En mi ansiedad por intentar convencerla para que hiciésemos un alto, choqué con su espalda.
Musité una disculpa, y me aparté unos pasos. Ella me agarró y me atrajo hacia sí.
—Cuidado —dijo—. Aquí no barandilla.
Estábamos ahora en la parte más alta de un tramo de tierra paralelo a la pared de la montaña, más largo y bastante más ancho que los anteriores. Por allí ya no se podía avanzar más. Habíamos topado con un muro que se perdía en la inmensidad neblinosa. Por el camino había visto plataformas y senderos procedentes de otras granjas, y me sorprendí pensando en la posibilidad de pedir cobijo en alguna. No me veía con fuerzas para regresar. No supe ver lo que se proponía Rayma.

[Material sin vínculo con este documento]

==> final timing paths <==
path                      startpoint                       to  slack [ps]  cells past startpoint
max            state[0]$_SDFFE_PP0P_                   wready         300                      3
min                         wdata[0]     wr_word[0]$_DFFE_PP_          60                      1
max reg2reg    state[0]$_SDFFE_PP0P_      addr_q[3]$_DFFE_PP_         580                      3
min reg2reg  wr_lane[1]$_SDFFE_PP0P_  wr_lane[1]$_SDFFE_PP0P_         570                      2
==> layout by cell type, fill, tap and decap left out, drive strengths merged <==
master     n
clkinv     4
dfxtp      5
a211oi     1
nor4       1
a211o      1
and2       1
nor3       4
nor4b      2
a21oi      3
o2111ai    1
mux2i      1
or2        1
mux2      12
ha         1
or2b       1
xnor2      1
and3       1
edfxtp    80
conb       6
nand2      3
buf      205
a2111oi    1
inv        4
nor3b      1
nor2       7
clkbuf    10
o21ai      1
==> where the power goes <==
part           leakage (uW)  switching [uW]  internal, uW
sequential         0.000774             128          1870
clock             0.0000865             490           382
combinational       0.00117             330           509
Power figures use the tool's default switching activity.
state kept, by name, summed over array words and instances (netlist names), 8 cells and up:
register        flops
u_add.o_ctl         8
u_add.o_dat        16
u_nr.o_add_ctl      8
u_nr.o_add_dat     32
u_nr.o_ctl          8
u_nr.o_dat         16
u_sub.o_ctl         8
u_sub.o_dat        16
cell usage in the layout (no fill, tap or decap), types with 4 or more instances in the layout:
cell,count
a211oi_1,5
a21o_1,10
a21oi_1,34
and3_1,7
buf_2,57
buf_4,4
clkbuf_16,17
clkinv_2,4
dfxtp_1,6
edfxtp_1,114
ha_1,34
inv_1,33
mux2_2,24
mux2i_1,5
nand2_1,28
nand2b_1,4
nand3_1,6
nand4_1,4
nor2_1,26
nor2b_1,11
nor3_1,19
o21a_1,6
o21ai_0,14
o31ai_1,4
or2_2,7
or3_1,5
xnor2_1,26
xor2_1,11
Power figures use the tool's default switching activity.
$ cat src/uart_rx_pkg.sv
package uart_rx_pkg;

    // Frames are 8N1, so every channel collects this many data bits.
    localparam int DATA_BITS = 8;

    // Commands for the baud and bit counters in the datapath.
    typedef enum logic [1:0] {
        CTR_ZERO = 2'b00,
        CTR_HOLD = 2'b10,
        CTR_INC  = 2'b11
    } ctr_sel_t;

    // Command for the receive shift register.
    typedef enum logic {
        SHIFT_HOLD = 1'b0,
        SHIFT_IN   = 1'b1
    } shift_sel_t;

endpackage
$ cat src/uart_rx_hub.sv
module uart_rx_hub #(
    parameter int NUM_CHANNELS = 4,
    parameter int CLKS_PER_BIT = 55
) (
    input  logic                                clk,
    input  logic                                reset_b,
    input  logic [NUM_CHANNELS-1:0]             rx_line,
    input  logic                                out_ack,
    output logic                                out_req,
    output logic [uart_rx_pkg::DATA_BITS-1:0]   out_data,
    output logic [$clog2(NUM_CHANNELS)-1:0]     out_channel,
    output logic                                out_frame_err,
    output logic                                out_overrun
);

    logic [NUM_CHANNELS-1:0]                             clean_line;
    logic [NUM_CHANNELS-1:0]                             byte_valid;
    logic [NUM_CHANNELS-1:0][uart_rx_pkg::DATA_BITS-1:0] byte_data;
    logic [NUM_CHANNELS-1:0]                             frame_err;
    logic [NUM_CHANNELS-1:0]                             overrun;
    logic [NUM_CHANNELS-1:0]                             take;

    rx_input_filter #(
        .NUM_CHANNELS (NUM_CHANNELS)
    ) i_rx_input_filter (
        .clk        (clk),
        .reset_b    (reset_b),
        .rx_line    (rx_line),
        .clean_line (clean_line)
    );

    for (genvar i = 0; i < NUM_CHANNELS; i++) begin : g_channel
        uart_rx_channel #(
            .CLKS_PER_BIT (CLKS_PER_BIT)
        ) i_uart_rx_channel (
            .clk        (clk),
            .reset_b    (reset_b),
            .line       (clean_line[i]),
            .take       (take[i]),
            .byte_valid (byte_valid[i]),
            .byte_data  (byte_data[i]),
            .frame_err  (frame_err[i]),
            .overrun    (overrun[i])
        );
    end

    rx_output_arbiter #(
        .NUM_CHANNELS (NUM_CHANNELS)
    ) i_rx_output_arbiter (
        .clk           (clk),
        .reset_b       (reset_b),
        .byte_valid    (byte_valid),
        .byte_data     (byte_data),
        .frame_err     (frame_err),
        .overrun       (overrun),
        .take          (take),
        .out_ack       (out_ack),
        .out_req       (out_req),
        .out_data      (out_data),
        .out_channel   (out_channel),
        .out_frame_err (out_frame_err),
        .out_overrun   (out_overrun)
    );

endmodule

$ cat src/rx_output_arbiter.sv
module rx_output_arbiter #(
    parameter int NUM_CHANNELS = 4
) (
    input  logic                                                clk,
    input  logic                                                reset_b,
    input  logic [NUM_CHANNELS-1:0]                             byte_valid,
    input  logic [NUM_CHANNELS-1:0][uart_rx_pkg::DATA_BITS-1:0] byte_data,
    input  logic [NUM_CHANNELS-1:0]                             frame_err,
    input  logic [NUM_CHANNELS-1:0]                             overrun,
    output logic [NUM_CHANNELS-1:0]                             take,
    input  logic                                                out_ack,
    output logic                                                out_req,
    output logic [uart_rx_pkg::DATA_BITS-1:0]                   out_data,
    output logic [$clog2(NUM_CHANNELS)-1:0]                     out_channel,
    output logic                                                out_frame_err,
    output logic                                                out_overrun
);

    localparam int CH_W = $clog2(NUM_CHANNELS);

    localparam logic [1:0] IDLE         = 2'b00;
    localparam logic [1:0] REQ          = 2'b01;
    localparam logic [1:0] WAIT_ACK_LOW = 2'b10;

    logic [1:0]      state;
    logic [CH_W-1:0] ptr;
    logic            grant_found;
    logic [CH_W-1:0] grant_idx;
    logic            grant;

    // Scan from the pointer upward and wrap, so the first valid channel
    // found is the next one in round-robin order.
    always_comb begin
        int cand;
        grant_found = 1'b0;
        grant_idx   = '0;
        for (int k = 0; k < NUM_CHANNELS; k++) begin
            cand = int'(ptr) + k;
            if (cand >= NUM_CHANNELS) begin
                cand = cand - NUM_CHANNELS;
            end
            if (!grant_found && byte_valid[cand]) begin
                grant_found = 1'b1;
                grant_idx   = CH_W'(cand);
            end
        end
    end

    // A new word is only taken once the sink has released out_ack.
    assign grant = (state == IDLE) && !out_ack && grant_found;

    always_comb begin
        take = '0;
        if (grant) begin
            take[grant_idx] = 1'b1;
        end
    end

    assign out_req = (state == REQ);

    always_ff @(posedge clk or negedge reset_b) begin
        if (!reset_b) begin
            state <= IDLE;
            ptr   <= '0;
        end else begin
            case (state)
                IDLE: begin
                    if (grant) begin
                        state <= REQ;
                        if (grant_idx == CH_W'(NUM_CHANNELS - 1)) begin
                            ptr <= '0;
                        end else begin
                            ptr <= grant_idx + 1'b1;
                        end
                    end
                end
                REQ: begin
                    if (out_ack) begin
                        state <= WAIT_ACK_LOW;
                    end
                end
                WAIT_ACK_LOW: begin
                    if (!out_ack) begin
                        state <= IDLE;
                    end
                end
                default: begin
                    state <= IDLE;
                end
            endcase
        end
    end

    // The output word only changes on a grant, so it holds for the whole exchange.
    always_ff @(posedge clk) begin
        if (grant) begin
            out_data      <= byte_data[grant_idx];
            out_channel   <= grant_idx;
            out_frame_err <= frame_err[grant_idx];
            out_overrun   <= overrun[grant_idx];
        end
    end

endmodule

$ cat src/uart_rx_channel.sv
module uart_rx_channel #(
    parameter int CLKS_PER_BIT = 55
) (
    input  logic                                clk,
    input  logic                                reset_b,
    input  logic                                line,
    input  logic                                take,
    output logic                                byte_valid,
    output logic [uart_rx_pkg::DATA_BITS-1:0]   byte_data,
    output logic                                frame_err,
    output logic                                overrun
);

    uart_rx_pkg::ctr_sel_t                 baud_sel;
    uart_rx_pkg::ctr_sel_t                 bit_sel;
    uart_rx_pkg::shift_sel_t               shift_sel;
    logic                                  half_reached;
    logic                                  baud_reached;
    logic                                  bits_done;
    logic                                  frame_done;
    logic                                  stop_ok;
    logic [uart_rx_pkg::DATA_BITS-1:0]     shift_data;
    logic                                  load;

    uart_rx_controller #(
        .CLKS_PER_BIT (CLKS_PER_BIT)
    ) i_uart_rx_controller (
        .clk          (clk),
        .reset_b      (reset_b),
        .line         (line),
        .half_reached (half_reached),
        .baud_reached (baud_reached),
        .bits_done    (bits_done),
        .baud_sel     (baud_sel),
        .bit_sel      (bit_sel),
        .shift_sel    (shift_sel),
        .frame_done   (frame_done),
        .stop_ok      (stop_ok)
    );

    uart_rx_datapath #(
        .CLKS_PER_BIT (CLKS_PER_BIT)
    ) i_uart_rx_datapath (
        .clk          (clk),
        .reset_b      (reset_b),
        .line         (line),
        .baud_sel     (baud_sel),
        .bit_sel      (bit_sel),
        .shift_sel    (shift_sel),
        .half_reached (half_reached),
        .baud_reached (baud_reached),
        .bits_done    (bits_done),
        .shift_data   (shift_data)
    );

    // A finished frame is stored if the register is empty or is being
    // drained on this same edge.
    assign load = frame_done && (!byte_valid || take);

    always_ff @(posedge clk or negedge reset_b) begin
        if (!reset_b) begin
            byte_valid <= 1'b0;
            frame_err  <= 1'b0;
            overrun    <= 1'b0;
        end else if (load) begin
            byte_valid <= 1'b1;
            frame_err  <= !stop_ok;
            overrun    <= 1'b0;
        end else if (frame_done) begin
            // The new byte is lost and the held word records it.
            overrun <= 1'b1;
        end else if (take) begin
            byte_valid <= 1'b0;
        end
    end

    always_ff @(posedge clk) begin
        if (load) begin
            byte_data <= shift_data;
        end
    end

endmodule

$ cat src/uart_rx_datapath.sv
module uart_rx_datapath #(
    parameter int CLKS_PER_BIT = 55
) (
    input  logic                                clk,
    input  logic                                reset_b,
    input  logic                                line,
    input  uart_rx_pkg::ctr_sel_t               baud_sel,
    input  uart_rx_pkg::ctr_sel_t               bit_sel,
    input  uart_rx_pkg::shift_sel_t             shift_sel,
    output logic                                half_reached,
    output logic                                baud_reached,
    output logic                                bits_done,
    output logic [uart_rx_pkg::DATA_BITS-1:0]   shift_data
);

    localparam int BAUD_W    = (CLKS_PER_BIT > 1) ? $clog2(CLKS_PER_BIT) : 1;
    localparam int BIT_W     = $clog2(uart_rx_pkg::DATA_BITS);
    localparam int HALF_LAST = CLKS_PER_BIT / 2 - 1;

    logic [BAUD_W-1:0] baud_cnt;
    logic [BIT_W-1:0]  bit_cnt;

    always_ff @(posedge clk or negedge reset_b) begin
        if (!reset_b) begin
            baud_cnt <= '0;
        end else begin
            case (baud_sel)
                uart_rx_pkg::CTR_ZERO: baud_cnt <= '0;
                uart_rx_pkg::CTR_INC:  baud_cnt <= baud_cnt + 1'b1;
                default:               baud_cnt <= baud_cnt;
            endcase
        end
    end

    always_ff @(posedge clk or negedge reset_b) begin
        if (!reset_b) begin
            bit_cnt <= '0;
        end else begin
            case (bit_sel)
                uart_rx_pkg::CTR_ZERO: bit_cnt <= '0;
                uart_rx_pkg::CTR_INC:  bit_cnt <= bit_cnt + 1'b1;
                default:               bit_cnt <= bit_cnt;
            endcase
        end
    end

    assign half_reached = (HALF_LAST >= 0) && (baud_cnt == BAUD_W'(HALF_LAST));
    assign baud_reached = baud_cnt == BAUD_W'(CLKS_PER_BIT - 1);

    // True while the sample being taken is the last data bit of the frame.
    assign bits_done = bit_cnt == BIT_W'(uart_rx_pkg::DATA_BITS - 1);

    // Bits arrive LSB first, so shifting right from the top leaves the byte
    // aligned after the last data bit.
    always_ff @(posedge clk) begin
        if (shift_sel == uart_rx_pkg::SHIFT_IN) begin
            shift_data <= {line, shift_data[uart_rx_pkg::DATA_BITS-1:1]};
        end
    end

endmodule

$ cat src/uart_rx_controller.sv
module uart_rx_controller #(
    parameter int CLKS_PER_BIT = 55
) (
    input  logic                    clk,
    input  logic                    reset_b,
    input  logic                    line,
    input  logic                    half_reached,
    input  logic                    baud_reached,
    input  logic                    bits_done,
    output uart_rx_pkg::ctr_sel_t   baud_sel,
    output uart_rx_pkg::ctr_sel_t   bit_sel,
    output uart_rx_pkg::shift_sel_t shift_sel,
    output logic                    frame_done,
    output logic                    stop_ok
);

    localparam logic [1:0] IDLE        = 2'b00;
    localparam logic [1:0] START_CHECK = 2'b01;
    localparam logic [1:0] DATA        = 2'b10;
    localparam logic [1:0] STOP        = 2'b11;

    // A bit shorter than two clocks has no middle to wait for, so the start
    // bit is confirmed on the first counted cycle.
    localparam bit NO_HALF = CLKS_PER_BIT < 2;

    logic [1:0] state;
    logic [1:0] next_state;
    logic       wait_high;
    logic       start_sample;

    assign start_sample = half_reached || NO_HALF;

    always_ff @(posedge clk or negedge reset_b) begin
        if (!reset_b) begin
            state <= IDLE;
        end else begin
            state <= next_state;
        end
    end

    // Set after a low stop bit. The line has to come back high before the
    // controller looks for another start.
    always_ff @(posedge clk or negedge reset_b) begin
        if (!reset_b) begin
            wait_high <= 1'b0;
        end else if (frame_done && !line) begin
            wait_high <= 1'b1;
        end else if (line) begin
            wait_high <= 1'b0;
        end
    end

    always_comb begin
        baud_sel   = uart_rx_pkg::CTR_ZERO;
        bit_sel    = uart_rx_pkg::CTR_ZERO;
        shift_sel  = uart_rx_pkg::SHIFT_HOLD;
        frame_done = 1'b0;
        stop_ok    = 1'b1;
        next_state = state;

        case (state)
            IDLE: begin
                if (!line) begin
                    next_state = START_CHECK;
                end
            end

            START_CHECK: begin
                if (start_sample) begin
                    // A high line at mid start bit was only noise.
                    if (line) begin
                        next_state = IDLE;
                    end else begin
                        next_state = DATA;
                    end
                end else begin
                    baud_sel = uart_rx_pkg::CTR_INC;
                end
            end

            DATA: begin
                if (baud_reached) begin
                    bit_sel   = uart_rx_pkg::CTR_INC;
                    shift_sel = uart_rx_pkg::SHIFT_IN;
                    if (bits_done) begin
                        next_state = STOP;
                    end
                end else begin
                    baud_sel = uart_rx_pkg::CTR_INC;
                    bit_sel  = uart_rx_pkg::CTR_HOLD;
                end
            end

            STOP: begin
                if (wait_high) begin
                    if (line) begin
                        next_state = IDLE;
                    end
                end else if (baud_reached) begin
                    frame_done = 1'b1;
                    stop_ok    = line;
                    if (line) begin
                        next_state = IDLE;
                    end
                end else begin
                    baud_sel = uart_rx_pkg::CTR_INC;
                end
            end

            default: begin
                next_state = IDLE;
            end
        endcase
    end

endmodule

$ cat src/rx_input_filter.sv
module rx_input_filter #(
    parameter int NUM_CHANNELS = 4
) (
    input  logic                    clk,
    input  logic                    reset_b,
    input  logic [NUM_CHANNELS-1:0] rx_line,
    output logic [NUM_CHANNELS-1:0] clean_line
);

    logic [NUM_CHANNELS-1:0] sync_1;
    logic [NUM_CHANNELS-1:0] sync_2;
    logic [NUM_CHANNELS-1:0] sample_1;
    logic [NUM_CHANNELS-1:0] sample_2;
    logic [NUM_CHANNELS-1:0] majority;

    // Two of the last three synchronized samples must agree, which removes
    // any glitch of a single cycle.
    assign majority = (sync_2 & sample_1) |
                      (sync_2 & sample_2) |
                      (sample_1 & sample_2);

    // Everything resets high so the lines read as idle.
    always_ff @(posedge clk or negedge reset_b) begin
        if (!reset_b) begin
            sync_1     <= '1;
            sync_2     <= '1;
            sample_1   <= '1;
            sample_2   <= '1;
            clean_line <= '1;
        end else begin
            sync_1     <= rx_line;
            sync_2     <= sync_1;
            sample_1   <= sync_2;
            sample_2   <= sample_1;
            clean_line <= majority;
        end
    end

endmodule

$ cat config.mk
export PLATFORM = sky130hd
export DESIGN_NAME = uart_rx_hub
export DESIGN_NICKNAME = d
export VERILOG_FILES = /design/src/uart_rx_pkg.sv /design/src/uart_rx_hub.sv /design/src/rx_output_arbiter.sv /design/src/uart_rx_channel.sv /design/src/uart_rx_datapath.sv /design/src/uart_rx_controller.sv /design/src/rx_input_filter.sv
export SDC_FILE = /design/constraint.sdc
export NUM_CORES = 1
export LEC_CHECK = 0
export BUFFER_PORTS_ARGS = -buffer_cell sky130_fd_sc_hd__buf_2
export CAP_MARGIN = 20
export CORE_ASPECT_RATIO = 1.25
export CORE_MARGIN = 8
export CORE_UTILIZATION = 50
export DETAILED_ROUTE_END_ITERATION = 6
export MAX_ROUTING_LAYER = met4
export PLACE_DENSITY_LB_ADDON = 0.08
export SLEW_MARGIN = 20
export SYNTH_ARGS = -nofsm -noshare
export SYNTH_HDL_FRONTEND = slang
export SYNTH_SLANG_ARGS = --single-unit
$ cat constraint.sdc
create_clock -name clk -period 3.1 [get_ports clk]
set_input_delay 0.465 -clock clk [delete_from_list [all_inputs] [get_ports clk]]
set_output_delay 0.465 -clock clk [all_outputs]
set_load 0.1 [all_outputs]
==> metrics.cfg <==
[sta]
hold_viol_final = 0
fmax_mhz = 419
drv_slew = 0
setup_tns_ns = 0
finalClockSkew_ns = 0.00680
setup-violations-final = 0
setup_slack_ns = 0.712
slew_headroom = 0.496
fin_crit_sh = 0.770
post-route-min-period_ns = 2.39
rsz0062_at_grt = false
tightest_slew_ns = 0.757
hold-worst-slack_ns = 0.0915

[logic_synthesis]
synth-edff-count = 76
synth_cell_types = 48
yosys.area.top_type = edfxtp_1
synthCells = 456
synth_area_um2 = 6380
synth_warnings = 0
synth_top_area_frac = 0.358
synth.avg_cell_area_um2 = 14.0
ys_seq_area_frac = 0.691
ys_seq_elements = 160
synthFlopType = edfxtp_1
async_flop_share = 0.525
syn_nets = 480
ys_top_cells_by_area = edfxtp_1 36%, dfrtp_1 25%, dfstp_2 8.2%

[global_routing]
grt_max_degree = 85
grt_first_pass_wirelength_um = 17000
overflow = 0
grt.busiest_layer = met2
grt_util_met3 = 0.0412
first_global_vias = 3405
antenna_found_initial = 0
grt_use_total = 0.137
grt.met1_usage = 0.175
grtUsageMet2 = 0.201

[power]
comb_power_share = 0.264
p_sw_frac = 0.354
p_total_uw = 6390
p_per_area_nw_per_um2 = 883
clockPowerShare = 0.299
p_seq_frac = 0.438
peakVddDrop_mv = 0.526
power.net_switching_uw = 2260
internal_power_uw = 4130
leakagePower_uw = 0.00291

[clock_network]
htreeDepth = 4
cts_setup_buffers = 0
cts_tree = built
clock_latency_ns = 0.41
ctsRootBufferMaster = clkbuf_16
cts_sinks = 160
cts_buffer_depth = 2
cts_resized = 0
hold_buffers = 0
clkTransAtPathRegs_ns = 0.06
numCtsBuffers = 17

[worst_setup_path]
rrSetupSlack_ns = 0.71
worstSetupPathType = register to register
worstPathCellList = inv_1, ha_1, nand2_1, nor3_1, nand4_1, nor2_1
cp_slowest_cell = nor2_1
arrival_ns = 2.43
endpoint = g_channel[3].i_uart_rx_channel.byte_data[3]$_DFFE_PP_
crit_required_ns = 3.14
reg2reg_depth = 6
r2r-end = g_channel[3].i_uart_rx_channel.byte_data[3]$_DFFE_PP_
endpoint_kind = register
slowest_delay_ns = 0.63
crit_path_start_kind = register
crit_fanout = 8

[final_layout]
insertedDiodeCount = 0
nets = 513
drive_gt1_frac = 0.171
final_core_util = 0.574
syn_to_final_growth_pct = 13.4
n_fill_cell = 1018

[die]
rows = 46
fp.coreArea_um2 = 12600
die_y_um = 142
initial_core_util = 0.506
dieArea_um2 = 16700
die_w_um = 117
pin_count = 20

[min_path]
hold_class = input port to async pin

[route]
wl_per_cell_um = 14.7
viasPerCell = 5.07
vias = 3400
drc = 0
ant_nets = 0
wl_um = 9850
dr.pass1.iters = 4
drt_iter0_drc = 172

[job]
maxCapViolCount = 0

[placed_design]
dp_slack_ns = 0.709
gp_congestion = 0.764
port_buffers = 19
hpwl_um = 6720

[status]
outcome = completed

synth_stat cells (3+ instances only):
cell type	n
inv_1	21
o22ai_1	4
dfrtp_1	64
edfxtp_1	76
dfstp_2	20
buf_2	4
clkbuf_1	4
nor2_1	46
mux2i_1	43
nand3_1	10
nor3_1	9
a21oi_1	14
xnor2_1	10
nor3b_1	4
nand2b_1	5
xor2_1	10
a31oi_1	3
maj3_1	4
o31ai_1	3
nand2_1	40
o21ai_0	9
ha_1	17
routing by layer:
metal	vias to the layer above	share of wire	routed length, µm
met5	-	0	0
met4	0	0.014	141
met3	14	0.036	352
met2	42	0.48	4720
met1	1651	0.47	4640
li1	1693	-	-
kinds of logic after synthesis:
group	share of synthesized area
XOR/XNOR	0.0274
flip-flops	0.691
buffers and inverters	0.0202
multiplexers	0.0692
AO/OA/AOI/OAI	0.0616
AND/OR/NAND/NOR	0.0912
adder cells (fa/ha/maj)	0.0396
power groups by stage:
stage	registers, µW	clock network (µW)	logic, µW
after floorplan	3100	0	1100
after global placement	2830	0	1670
after global routing	2840	2050	1860
after detailed placement	2840	0	1710
after CTS	2800	1970	1720
final	2800	1910	1680
sequential cells by signal, indices dropped and copies added, names as in the netlist, 8 cells and up, named ones only:
| register | cells |
|---|---|
| g_channel.i_uart_rx_channel.byte_data | 32 |
| g_channel.i_uart_rx_channel.i_uart_rx_datapath.shift_data | 32 |
| g_channel.i_uart_rx_channel.i_uart_rx_datapath.bit_cnt | 12 |
| g_channel.i_uart_rx_channel.i_uart_rx_datapath.baud_cnt | 24 |
| i_rx_output_arbiter.out_data | 8 |
critical path, delay by kind of cell, from the launching register on:
| kind | cells | cell delay [ns] |
|---|---|---|
| fa+ha+maj | 1 | 0.15 |
| simple gates | 4 | 1.39 |
| buf+inv | 1 | 0.07 |
| flops | 1 | 0.40 |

—Ya. Ven —dijo ella, que no había dejado de mirarme. Acababa de producirse un ruido sordo, acompañado por una especie de retumbo, cuya procedencia no fui capaz de identificar. Ella me cogió otra vez la mano y se dirigió al borde del precipicio.
—¿Qué haces? —dije.
Me miró. Entonces dio un paso más… y desapareció en las densas brumas.
—¡No! —Grité, soltando la mano.
—Tranquilo. Arkiva, tranquilo. Yo aquí. Yo bien.
De entre la niebla, salió la mano de Rayma.
—Ven, todo bien. Ven.
Por fin, pasada mi conmoción inicial, el sonido que acababa de escuchar empezó a cobrar sentido. Debía haber allí un vehículo, o algo parecido, flotando al lado de la montaña. Me adentré en la niebla. Apenas sentí el cosquilleo del campo de fuerza. Pisé una superficie de madera, que vibraba y oscilaba bajo mis pies. Entre las brumas adiviné una especie de jarcias, que sostenían el vehículo. Aunque no pude ver qué era lo que sujetaba a aquellas jarcias.